Financial departments at all levels, as debt representatives designated by governments at all levels, are responsible for the lending, distribution, recovery, debt service and matching fund management of loan funds. Article 4 The financial management of the project unit shall abide by national laws and regulations, relevant financial management regulations and these Measures, and truthfully reflect the financial status of the project; And should be based on the principle of earmarking project funds, and shall not be used for other purposes. Article 5 The financial department shall closely cooperate with the project office and other project units to do a good job in the allocation, recovery and reuse of funds, improve the repayment ability of loan projects, and ensure the implementation of the government debt repayment at the same level. Article 6 Project units, especially project offices, should set up financial and accounting institutions according to the requirements of project management, equip qualified financial and accounting personnel, keep the personnel relatively stable, train accounting personnel in time, and improve their professional quality. When the financial personnel change, the financial handover procedures shall be handled according to the regulations.

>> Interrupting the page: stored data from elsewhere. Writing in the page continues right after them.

File: src/rtl/ast_width_downsizer.sv
// Avalon-ST width downsizer: splits each wide input word into up to K narrow
// MSB-first beats, carrying SOP/EOP/empty/channel through.
module ast_width_downsizer #(
    parameter int DATA_IN_W   = 128,
    parameter int DATA_OUT_W  = 64,
    parameter int CHANNEL_W   = 10,
    parameter int EMPTY_IN_W  = (DATA_IN_W > 8) ? $clog2(DATA_IN_W / 8) : 1,
    parameter int EMPTY_OUT_W = (DATA_OUT_W > 8) ? $clog2(DATA_OUT_W / 8) : 1
) (
    input  logic                   clk_i,
    input  logic                   arst_n_i,
    input  logic [DATA_IN_W-1:0]   ast_data_i,
    input  logic                   ast_startofpacket_i,
    input  logic                   ast_endofpacket_i,
    input  logic                   ast_valid_i,
    input  logic [EMPTY_IN_W-1:0]  ast_empty_i,
    input  logic [CHANNEL_W-1:0]   ast_channel_i,
    output logic                   ast_ready_o,
    output logic [DATA_OUT_W-1:0]  ast_data_o,
    output logic                   ast_startofpacket_o,
    output logic                   ast_endofpacket_o,
    output logic                   ast_valid_o,
    output logic [EMPTY_OUT_W-1:0] ast_empty_o,
    output logic [CHANNEL_W-1:0]   ast_channel_o,
    input  logic                   ast_ready_i
);

    localparam int K         = DATA_IN_W / DATA_OUT_W;
    localparam int IDX_W     = $clog2(K);
    localparam int BYTES_OUT = DATA_OUT_W / 8;

    typedef enum logic {IDLE, SEND} state_t;

    state_t                 state, state_nxt;
    logic [IDX_W-1:0]       idx, idx_nxt, last, last_nxt;
    logic [DATA_IN_W-1:0]   word_data, word_shifted;
    logic                   word_sop, word_eop;
    logic [EMPTY_OUT_W-1:0] word_empty, empty_nxt;
    logic [CHANNEL_W-1:0]   word_channel;
    logic                   run;
    logic                   at_last, in_fire, out_fire;

    // run keeps ast_ready_o low while reset is held and for the first edge after it
    assign at_last     = (idx == last);
    assign ast_valid_o = (state == SEND);
    assign ast_ready_o = run & ((state == IDLE) | (at_last & ast_ready_i));
    assign in_fire     = ast_valid_i & ast_ready_o;
    assign out_fire    = ast_valid_o & ast_ready_i;

    always_comb begin
        state_nxt = state;
        idx_nxt   = idx;
        if (in_fire) begin
            state_nxt = SEND;
            idx_nxt   = '0;
        end else if (out_fire) begin
            if (at_last) state_nxt = IDLE;
            else         idx_nxt   = idx + 1'b1;
        end
    end

    // Whole output beats covered by the trailing empty bytes are dropped
    always_comb begin
        last_nxt  = IDX_W'(K - 1);
        empty_nxt = '0;
        if (ast_endofpacket_i) begin
            last_nxt  = IDX_W'(K - 1 - int'(ast_empty_i) / BYTES_OUT);
            empty_nxt = EMPTY_OUT_W'(int'(ast_empty_i) % BYTES_OUT);
        end
    end

    always_ff @(posedge clk_i or negedge arst_n_i) begin
        if (!arst_n_i) begin
            state <= IDLE;
            idx   <= '0;
            run   <= 1'b0;
        end else begin
            state <= state_nxt;
            idx   <= idx_nxt;
            run   <= 1'b1;
        end
    end

    always_ff @(posedge clk_i or negedge arst_n_i) begin
        if (!arst_n_i) begin
            word_data    <= '0;
            word_sop     <= 1'b0;
            word_eop     <= 1'b0;
            word_empty   <= '0;
            word_channel <= '0;
            last         <= '0;
        end else if (in_fire) begin
            word_data    <= ast_data_i;
            word_sop     <= ast_startofpacket_i;
            word_eop     <= ast_endofpacket_i;
            word_empty   <= empty_nxt;
            word_channel <= ast_channel_i;
            last         <= last_nxt;
        end
    end

    assign word_shifted        = word_data << (idx * DATA_OUT_W);
    assign ast_data_o          = ast_valid_o ? word_shifted[DATA_IN_W-1 -: DATA_OUT_W] : '0;
    assign ast_startofpacket_o = ast_valid_o & word_sop & (idx == '0);
    assign ast_endofpacket_o   = ast_valid_o & word_eop & at_last;
    assign ast_empty_o         = ast_endofpacket_o ? word_empty : '0;
    assign ast_channel_o       = ast_valid_o ? word_channel : '0;

endmodule
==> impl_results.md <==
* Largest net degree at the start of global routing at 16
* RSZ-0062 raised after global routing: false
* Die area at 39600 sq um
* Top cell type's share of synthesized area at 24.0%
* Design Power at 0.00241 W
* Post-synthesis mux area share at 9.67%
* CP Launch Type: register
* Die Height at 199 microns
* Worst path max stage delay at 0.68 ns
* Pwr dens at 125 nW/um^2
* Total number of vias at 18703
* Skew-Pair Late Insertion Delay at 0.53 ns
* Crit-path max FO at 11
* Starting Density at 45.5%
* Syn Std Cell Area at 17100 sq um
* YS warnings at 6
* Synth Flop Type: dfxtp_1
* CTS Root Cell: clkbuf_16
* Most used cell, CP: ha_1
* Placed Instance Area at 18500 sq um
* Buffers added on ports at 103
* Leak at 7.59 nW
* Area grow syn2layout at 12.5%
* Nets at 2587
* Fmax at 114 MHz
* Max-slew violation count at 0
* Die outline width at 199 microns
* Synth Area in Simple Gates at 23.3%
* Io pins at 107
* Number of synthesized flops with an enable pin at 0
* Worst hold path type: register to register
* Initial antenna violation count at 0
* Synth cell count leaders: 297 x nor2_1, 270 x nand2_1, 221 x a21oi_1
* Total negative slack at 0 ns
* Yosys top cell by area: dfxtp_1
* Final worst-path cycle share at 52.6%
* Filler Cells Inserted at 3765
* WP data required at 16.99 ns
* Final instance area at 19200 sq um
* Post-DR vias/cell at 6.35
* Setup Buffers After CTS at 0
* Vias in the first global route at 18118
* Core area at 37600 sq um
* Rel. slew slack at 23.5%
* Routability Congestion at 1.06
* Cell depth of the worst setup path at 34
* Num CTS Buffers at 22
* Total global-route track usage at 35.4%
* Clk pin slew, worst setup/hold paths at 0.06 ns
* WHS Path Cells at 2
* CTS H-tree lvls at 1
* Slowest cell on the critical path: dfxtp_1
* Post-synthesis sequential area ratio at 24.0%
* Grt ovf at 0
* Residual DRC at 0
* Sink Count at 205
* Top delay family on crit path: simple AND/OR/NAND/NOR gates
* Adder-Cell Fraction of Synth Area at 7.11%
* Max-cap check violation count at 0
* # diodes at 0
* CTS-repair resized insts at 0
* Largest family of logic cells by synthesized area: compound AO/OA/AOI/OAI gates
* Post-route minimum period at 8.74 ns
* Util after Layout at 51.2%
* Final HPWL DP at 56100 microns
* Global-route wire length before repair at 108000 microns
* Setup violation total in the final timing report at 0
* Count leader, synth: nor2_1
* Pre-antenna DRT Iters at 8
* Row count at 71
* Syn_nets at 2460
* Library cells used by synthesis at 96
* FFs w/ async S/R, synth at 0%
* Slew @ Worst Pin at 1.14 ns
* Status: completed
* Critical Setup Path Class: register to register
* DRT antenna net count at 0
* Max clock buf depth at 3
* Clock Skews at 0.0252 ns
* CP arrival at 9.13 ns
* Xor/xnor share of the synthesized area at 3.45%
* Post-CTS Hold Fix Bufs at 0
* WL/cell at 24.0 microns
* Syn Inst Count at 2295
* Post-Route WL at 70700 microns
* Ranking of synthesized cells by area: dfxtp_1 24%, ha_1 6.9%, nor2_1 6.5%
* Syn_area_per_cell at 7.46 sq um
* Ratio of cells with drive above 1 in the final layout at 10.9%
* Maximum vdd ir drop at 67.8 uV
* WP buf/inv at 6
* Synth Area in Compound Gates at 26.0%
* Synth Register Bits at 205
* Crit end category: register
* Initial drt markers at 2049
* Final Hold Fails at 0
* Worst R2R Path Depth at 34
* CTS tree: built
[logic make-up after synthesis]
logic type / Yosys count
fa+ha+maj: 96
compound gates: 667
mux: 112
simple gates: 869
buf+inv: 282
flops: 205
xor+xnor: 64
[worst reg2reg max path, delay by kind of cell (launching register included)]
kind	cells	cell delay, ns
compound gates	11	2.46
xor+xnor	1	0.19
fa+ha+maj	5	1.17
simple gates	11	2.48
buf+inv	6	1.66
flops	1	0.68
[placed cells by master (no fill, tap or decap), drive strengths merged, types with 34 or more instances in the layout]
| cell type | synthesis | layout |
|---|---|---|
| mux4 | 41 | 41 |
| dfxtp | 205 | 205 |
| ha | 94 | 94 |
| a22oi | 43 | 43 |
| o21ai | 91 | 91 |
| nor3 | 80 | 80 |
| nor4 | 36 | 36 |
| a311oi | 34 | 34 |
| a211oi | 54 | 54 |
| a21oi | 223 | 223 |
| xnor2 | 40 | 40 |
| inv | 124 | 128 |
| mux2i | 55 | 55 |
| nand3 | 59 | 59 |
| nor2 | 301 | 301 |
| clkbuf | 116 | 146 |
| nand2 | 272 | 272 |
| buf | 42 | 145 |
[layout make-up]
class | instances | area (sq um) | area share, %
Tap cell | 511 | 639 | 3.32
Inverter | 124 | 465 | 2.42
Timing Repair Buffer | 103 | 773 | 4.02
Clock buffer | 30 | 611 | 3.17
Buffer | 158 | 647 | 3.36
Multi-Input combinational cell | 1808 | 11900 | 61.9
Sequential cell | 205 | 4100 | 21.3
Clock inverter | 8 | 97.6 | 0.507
--- src/rtl/inv_lift_row_seq.sv ---
// Inverse 5/3 (LeGall) lifting sequencer for one line of the DWT.
// Pass U rebuilds the even samples in place from low-pass/high-pass pairs,
// pass P then rebuilds the odd samples from the high-pass and rebuilt evens.
// Both RAMs are single-port with a one-cycle synchronous read.
module inv_lift_row_seq #(
    parameter int unsigned W  = 26,
    parameter int unsigned AW = 7,
    parameter int unsigned N  = 64
) (
    input  logic          clk,
    input  logic          rst,
    input  logic          start,
    output logic          busy,
    output logic          done,
    output logic [AW-1:0] even_addr,
    input  logic [W-1:0]  even_dout,
    output logic [W-1:0]  even_din,
    output logic          even_we,
    output logic [AW-1:0] odd_addr,
    input  logic [W-1:0]  odd_dout,
    output logic [W-1:0]  odd_din,
    output logic          odd_we
);

    localparam int unsigned XW   = W + 2;
    localparam logic [AW-1:0] LAST = AW'(N - 1);

    typedef enum logic [3:0] {
        IDLE, U_ADDR, U_WAIT, U_WR, P_PRE, P_PREW, P_ADDR, P_WAIT, P_WR, DONE
    } state_t;

    state_t        state, state_n;
    logic [AW-1:0] idx, idx_n;
    logic [W-1:0]  hprev, hprev_n;
    logic [W-1:0]  hcur, hcur_n;
    logic [W-1:0]  ecur, ecur_n;
    logic [W-1:0]  enext, enext_n;
    logic          busy_n, done_n, even_we_n, odd_we_n;
    logic [AW-1:0] even_addr_n, odd_addr_n;
    logic [W-1:0]  even_din_n, odd_din_n;

    // Sign extension into the guard-bit arithmetic width.
    function automatic logic signed [XW-1:0] sx(input logic [W-1:0] v);
        return {{2{v[W-1]}}, v};
    endfunction

    // Next even address in pass P: one ahead, mirrored at the right edge.
    function automatic logic [AW-1:0] clip_next(input logic [AW-1:0] k);
        logic [AW:0] k1;
        k1 = {1'b0, k} + (AW+1)'(1);
        if (k1 > {1'b0, LAST}) return LAST;
        return k1[AW-1:0];
    endfunction

    // Lifting arithmetic; h[-1] mirrors h[0] on the first pair.
    logic [W-1:0]         h_left;
    logic signed [XW-1:0] u_sum, p_sum;
    logic [W-1:0]         u_res, p_res;

    assign h_left = (idx == '0) ? odd_dout : hprev;
    assign u_sum  = sx(h_left) + sx(odd_dout) + XW'(2);
    assign u_res  = W'(sx(even_dout) - (u_sum >>> 2));
    assign p_sum  = sx(ecur) + sx(even_dout);
    assign p_res  = W'(sx(odd_dout) + (p_sum >>> 1));

    // State, index, hold registers and registered outputs.
    always_ff @(posedge clk) begin
        if (rst) begin
            state     <= IDLE;
            idx       <= '0;
            hprev     <= '0;
            hcur      <= '0;
            ecur      <= '0;
            enext     <= '0;
            busy      <= 1'b0;
            done      <= 1'b0;
            even_addr <= '0;
            odd_addr  <= '0;
            even_din  <= '0;
            odd_din   <= '0;
            even_we   <= 1'b0;
            odd_we    <= 1'b0;
        end else begin
            state     <= state_n;
            idx       <= idx_n;
            hprev     <= hprev_n;
            hcur      <= hcur_n;
            ecur      <= ecur_n;
            enext     <= enext_n;
            busy      <= busy_n;
            done      <= done_n;
            even_addr <= even_addr_n;
            odd_addr  <= odd_addr_n;
            even_din  <= even_din_n;
            odd_din   <= odd_din_n;
            even_we   <= even_we_n;
            odd_we    <= odd_we_n;
        end
    end

    // Next state; outputs are prepared for the state being entered.
    always_comb begin
        state_n     = state;
        idx_n       = idx;
        hprev_n     = hprev;
        hcur_n      = hcur;
        ecur_n      = ecur;
        enext_n     = enext;
        even_addr_n = even_addr;
        odd_addr_n  = odd_addr;
        even_din_n  = even_din;
        odd_din_n   = odd_din;
        even_we_n   = 1'b0;
        odd_we_n    = 1'b0;

        case (state)
            IDLE: begin
                if (start) begin
                    state_n     = U_ADDR;
                    idx_n       = '0;
                    even_addr_n = '0;
                    odd_addr_n  = '0;
                end
            end
            U_ADDR: state_n = U_WAIT;
            U_WAIT: begin
                hcur_n     = odd_dout;
                even_din_n = u_res;
                even_we_n  = 1'b1;
                state_n    = U_WR;
            end
            U_WR: begin
                hprev_n = hcur;
                if (idx == LAST) begin
                    idx_n       = '0;
                    even_addr_n = '0;
                    state_n     = P_PRE;
                end else begin
                    idx_n       = idx + AW'(1);
                    even_addr_n = idx + AW'(1);
                    odd_addr_n  = idx + AW'(1);
                    state_n     = U_ADDR;
                end
            end
            P_PRE: state_n = P_PREW;
            P_PREW: begin
                ecur_n      = even_dout;
                even_addr_n = clip_next(idx);
                odd_addr_n  = idx;
                state_n     = P_ADDR;
            end
            P_ADDR: state_n = P_WAIT;
            P_WAIT: begin
                enext_n   = even_dout;
                odd_din_n = p_res;
                odd_we_n  = 1'b1;
                state_n   = P_WR;
            end
            P_WR: begin
                ecur_n = enext;
                if (idx == LAST) begin
                    state_n = DONE;
                end else begin
                    idx_n       = idx + AW'(1);
                    even_addr_n = clip_next(idx + AW'(1));
                    odd_addr_n  = idx + AW'(1);
                    state_n     = P_ADDR;
                end
            end
            DONE:    state_n = IDLE;
            default: state_n = IDLE;
        endcase

        busy_n = (state_n != IDLE);
        done_n = (state_n == DONE);
    end

endmodule

--- config.mk ---
export PLATFORM = sky130hd
export DESIGN_NAME = inv_lift_row_seq
export DESIGN_NICKNAME = d
export VERILOG_FILES = /design/src/rtl/inv_lift_row_seq.sv
export SDC_FILE = /design/constraint.sdc
export NUM_CORES = 1
export LEC_CHECK = 0
export BUFFER_PORTS_ARGS = -buffer_cell sky130_fd_sc_hd__buf_4
export CAP_MARGIN = 20
export CORE_MARGIN = 2
export CORE_UTILIZATION = 50
export DETAILED_ROUTE_END_ITERATION = 16
export GPL_TIMING_DRIVEN = 1
export PLACE_DENSITY = 0.69
export SLEW_MARGIN = 40
export SYNTH_ARGS = -nofsm -noshare
export SYNTH_HDL_FRONTEND = slang
export SYNTH_SLANG_ARGS = --single-unit
--- constraint.sdc ---
create_clock -name clk -period 11.5 [get_ports clk]
set_input_delay 2.3 -clock clk [delete_from_list [all_inputs] [get_ports clk]]
set_output_delay 2.3 -clock clk [all_outputs]
set_load 0.03 [all_outputs]
==> out/results.tsv <==
stage	metric	value	unit
critical_path	critical path buffer and inverter count	1	
synthesis	post-synth top area cell	dfxtp_1	
place	dpl ws	4.326	ns
timing	relative slew slack	0.4883	
drt	DRT Wirelength	34.54	mm
place	port bufs	124	
cts	CTS tree	built	
cts	CTS resizes	0	
drt	first drt pass iteration count	5	
critical_path	Worst Path Arrival	7.12	ns
critical_path	CP Launch Type	input pin	
floorplan	FP Rows	58	
synthesis	syn avg cell area	7.759	sq um
drt	DRC marker count from the first detailed-route iteration	902	
floorplan	Die ar.	0.02666	sq mm
cts	Sink Count	185	
cts	Worst-Skew Late Latency	0.44	ns
timing	Setup Total Neg Slack	0	ns
critical_path	cell breakdown of the critical path	buf_4 > mux2_2 > ha_1 > ha_1 > and4b_1 > o21ai_0 > o211ai_1 > o21a_1 > o21ai_0 > nand2b_1 > a21oi_1 > xnor2_1 > ha_1 > and4_1 > a221oi_1 > a21oi_1 > o2111ai_1 > and2_1 > o21ai_0 > a2111o_1 > o211ai_1	
finish	Nets	1893	
synthesis	Mapped Nets	1822	
global_route	grt total ovfl	0	
drt	vias	11920	
synthesis	Synth top cells by count	nand2_1 (298), a21oi_1 (227), dfxtp_1 (185)	
pwr	leakage power total	6.076	nW
synthesis	Async SR Flop Fraction	0	
synthesis	Synth top area share	0.2919	
critical_path	Crit path required time	11.85	ns
timing	period utilisation layout	0.5888	
critical_path	Setup Crit Path Kind	input pin to flip-flop	
timing	RSZ-0062 raised after global routing	false	
timing	Worst Setup Slack, final	4.729	ns
timing	FMAX	147.7	MHz
global_route	Overall Global Routing Usage	0.2603	
drt	Residual DRC	0	
critical_path	Max stage delay on crit path	0.46	ns
timing	Slew Limit Fails	0	
critical_path	slowest CP cell	a221oi_1	
place	Routability Congestion	0.8979	
floorplan	Die W	163.3	microns
synthesis	Synth area leaders	dfxtp_1 (29%), ha_1 (13%), a21oi_1 (9.0%)	
cts	hold_buf cts	0	
synthesis	Post-Synthesis Cells	1635	
finish	Antenna Cells	0	
floorplan	Core Footprint	0.02504	sq mm
cts	CTS buffer count	17	
finish	Layout Cells excl Fill	2049	
flow_run	maxcap violations	0	
min_path	hold crit path type	flip-flop to flip-flop	
synthesis	Post-synth EDFFs	0	
finish	Layout Area Growth over Synthesis	13.88	%
synthesis	register area share after synthesis	0.2919	
critical_path	CP endpoint kind	flip-flop	
synthesis	Synth cell types	79	
pwr	power per cell area	138.3	mW/mm^2
timing	Setup violations, final	0	
synthesis	Primary FF master, synth	dfxtp_1	
synthesis	cell area after synthesis	0.01269	sq mm
cts	Post-CTS Setup Bufs	0	
timing	Final Critical Period	6.771	ns
cts	Worst-path clk slew	0.08	ns
finish	Core Util, Final	0.5770	
synthesis	most common cell in the synthesized netlist	nand2_1	
synthesis	Yosys reg bits	185	
critical_path	crit-path leading delay family	compound AO/OA/AOI/OAI gates	
place	HPWL Detailed	25.12	mm
floorplan	die height	163.3	microns
timing	Fin. Hold Viols	0	
global_route	largest net degree at the start of global routing	97	
drt	DRT antenna net count	0	
floorplan	Initial Util	0.5067	
cts	CTS H-tree depth	4	
timing	skew final	0.01215	ns
global_route	vias in the first global route	10950	
drt	routed len/inst	16.86	microns
outcome	outcome	complete, no violations	
floorplan	IO Count	125	
place	placed cells	2017	
cts	clock root buffer	clkbuf_16	
critical_path	crit-path max FO	6	
global_route	initial antenna violation count	0	
timing	Worst-Margin Slew	0.7629	ns
synthesis	Ys Warns	0	
drt	vias per inst	5.819	
cts	Clock Tree Buf Depth	2	
pwr	largest vdd supply drop	0.09488	mV
global_route	first-pass GRT wire length	56.03	mm
finish	share of cells above drive strength 1	0.1245	
## power by group
group / internal, W / leakage, nW / switching (W) / total, W
sequential: 0.000668 / 1.49 / 0.0000191 / 0.000687
clock: 0.000352 / 0.307 / 0.000292 / 0.000644
combinational: 0.000266 / 4.27 / 0.000400 / 0.000666
total: 0.00129 / 6.08 / 0.000711 / 0.00200
## metal layers
metal	vias up	share of wire	track usage
met5	-	0	0
met4	0	0.012	0.05430
met3	29	0.050	0.02971
met2	314	0.45	0.4158
met1	5604	0.49	0.3778
li1	5976	-	-
## cell type report
cell class	count	area, sq um
multi-input combinational	1329	8548
inverter	40	150.1
tap	330	412.9
fill	2364	10590
timing repair buffer	133	1006
sequential	185	3704
clock buffer	17	425.4
clock inverter	15	200.2
## flip-flops by register name (all words and copies together) (netlist names)
register	cells
hcur	26
idx	7
even_din	26
odd_we	1
state	4
odd_din	26
even_we	1
busy	1
ecur	26
even_addr	7
enext	26
odd_addr	7
hprev	26
done	1
## worst min-delay path: stages (launching register included)
cell     delay [ns]
dfxtp_1        0.31
nand2_1        0.05
a21oi_1        0.05
## path summary, 6_finish.rpt
kind	start	end	slack [ns]	depth (start not counted)
max reg2reg	idx[0]$_SDFFE_PP0P_	even_din[24]$_SDFFE_PP0P_	5.26	24
min	hcur[0]$_SDFFE_PP0P_	hprev[0]$_SDFFE_PP0N_	0.45	2
min reg2reg	hcur[0]$_SDFFE_PP0P_	hprev[0]$_SDFFE_PP0N_	0.45	2
max	odd_dout[2]	even_din[24]$_SDFFE_PP0P_	4.73	21
## cells in the final DEF (no fill, tap or decap), types with 13 or more instances in the layout
| cell | instances |
|---|---|
| nand2_1 | 298 |
| a21oi_1 | 227 |
| dfxtp_1 | 185 |
| buf_4 | 131 |
| ha_1 | 128 |
| nor2_1 | 110 |
| o21ai_0 | 62 |
| xnor2_1 | 59 |
| a21o_1 | 45 |
| a211oi_1 | 43 |
| inv_1 | 39 |
| nand3_1 | 35 |
| mux2i_1 | 27 |
| nor3_1 | 24 |
| mux2_2 | 23 |
| xor2_1 | 21 |
| clkbuf_16 | 17 |
| o21bai_1 | 14 |
| nor2b_1 | 13 |
| and3_1 | 13 |
| or3_1 | 13 |
## cell families (layout without fill, tap and decap cells)
| kind of cell | Yosys count | after routing | synth area share |
|---|---|---|---|
| xor+xnor | 80 | 80 | 0.05523 |
| fa+ha+maj | 132 | 132 | 0.1326 |
| compound gates | 493 | 493 | 0.2411 |
| flops | 185 | 185 | 0.2919 |
| mux | 50 | 50 | 0.04172 |
| buf+inv | 121 | 205 | 0.03600 |
| simple gates | 574 | 574 | 0.2014 |
## metrics by stage
stage	cell area, sq um	total power [W]	hold slack (ns)
floorplan	12690	0.001181	0.4321
global placement	13810	0.001356	0.4361
detailed placement	13820	0.001357	0.4429
CTS	14450	0.002005	0.4504
global route	14450	0.002109	0.4645
finish	14450	0.001997	0.4486
No activity file was read; power rests on OpenSTA's default activity.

The project unit shall conduct the financial accounting of the project according to the loan agreement of the Foundation, relevant financial systems and these Measures. Seventh financial departments at all levels should supervise and inspect the financial accounting work of the project office at the same level and the project units at lower levels. Do not conform to the provisions of the practice for processing. If the problem is serious, it should be reported to the superior financial and project authorities in a timely manner. After approval, it may be ordered to stop using the loan or recover the loan. At the same time, the project unit shall be audited by the authorized audit department. Chapter II Fund Raising and Management Article 8 The fund for a foundation loan project includes three parts: (1) Foundation loan; (2) domestic and foreign grants; (3) Domestic matching funds.
Foundation loan refers to the outstanding loan funds transferred by the Ministry of Finance and the Ministry of Agriculture according to the loan agreement and extracted from the foundation.
Domestic and foreign grants refer to grants provided by international organizations, foreign governments, domestic and foreign enterprises and individuals for foundation projects.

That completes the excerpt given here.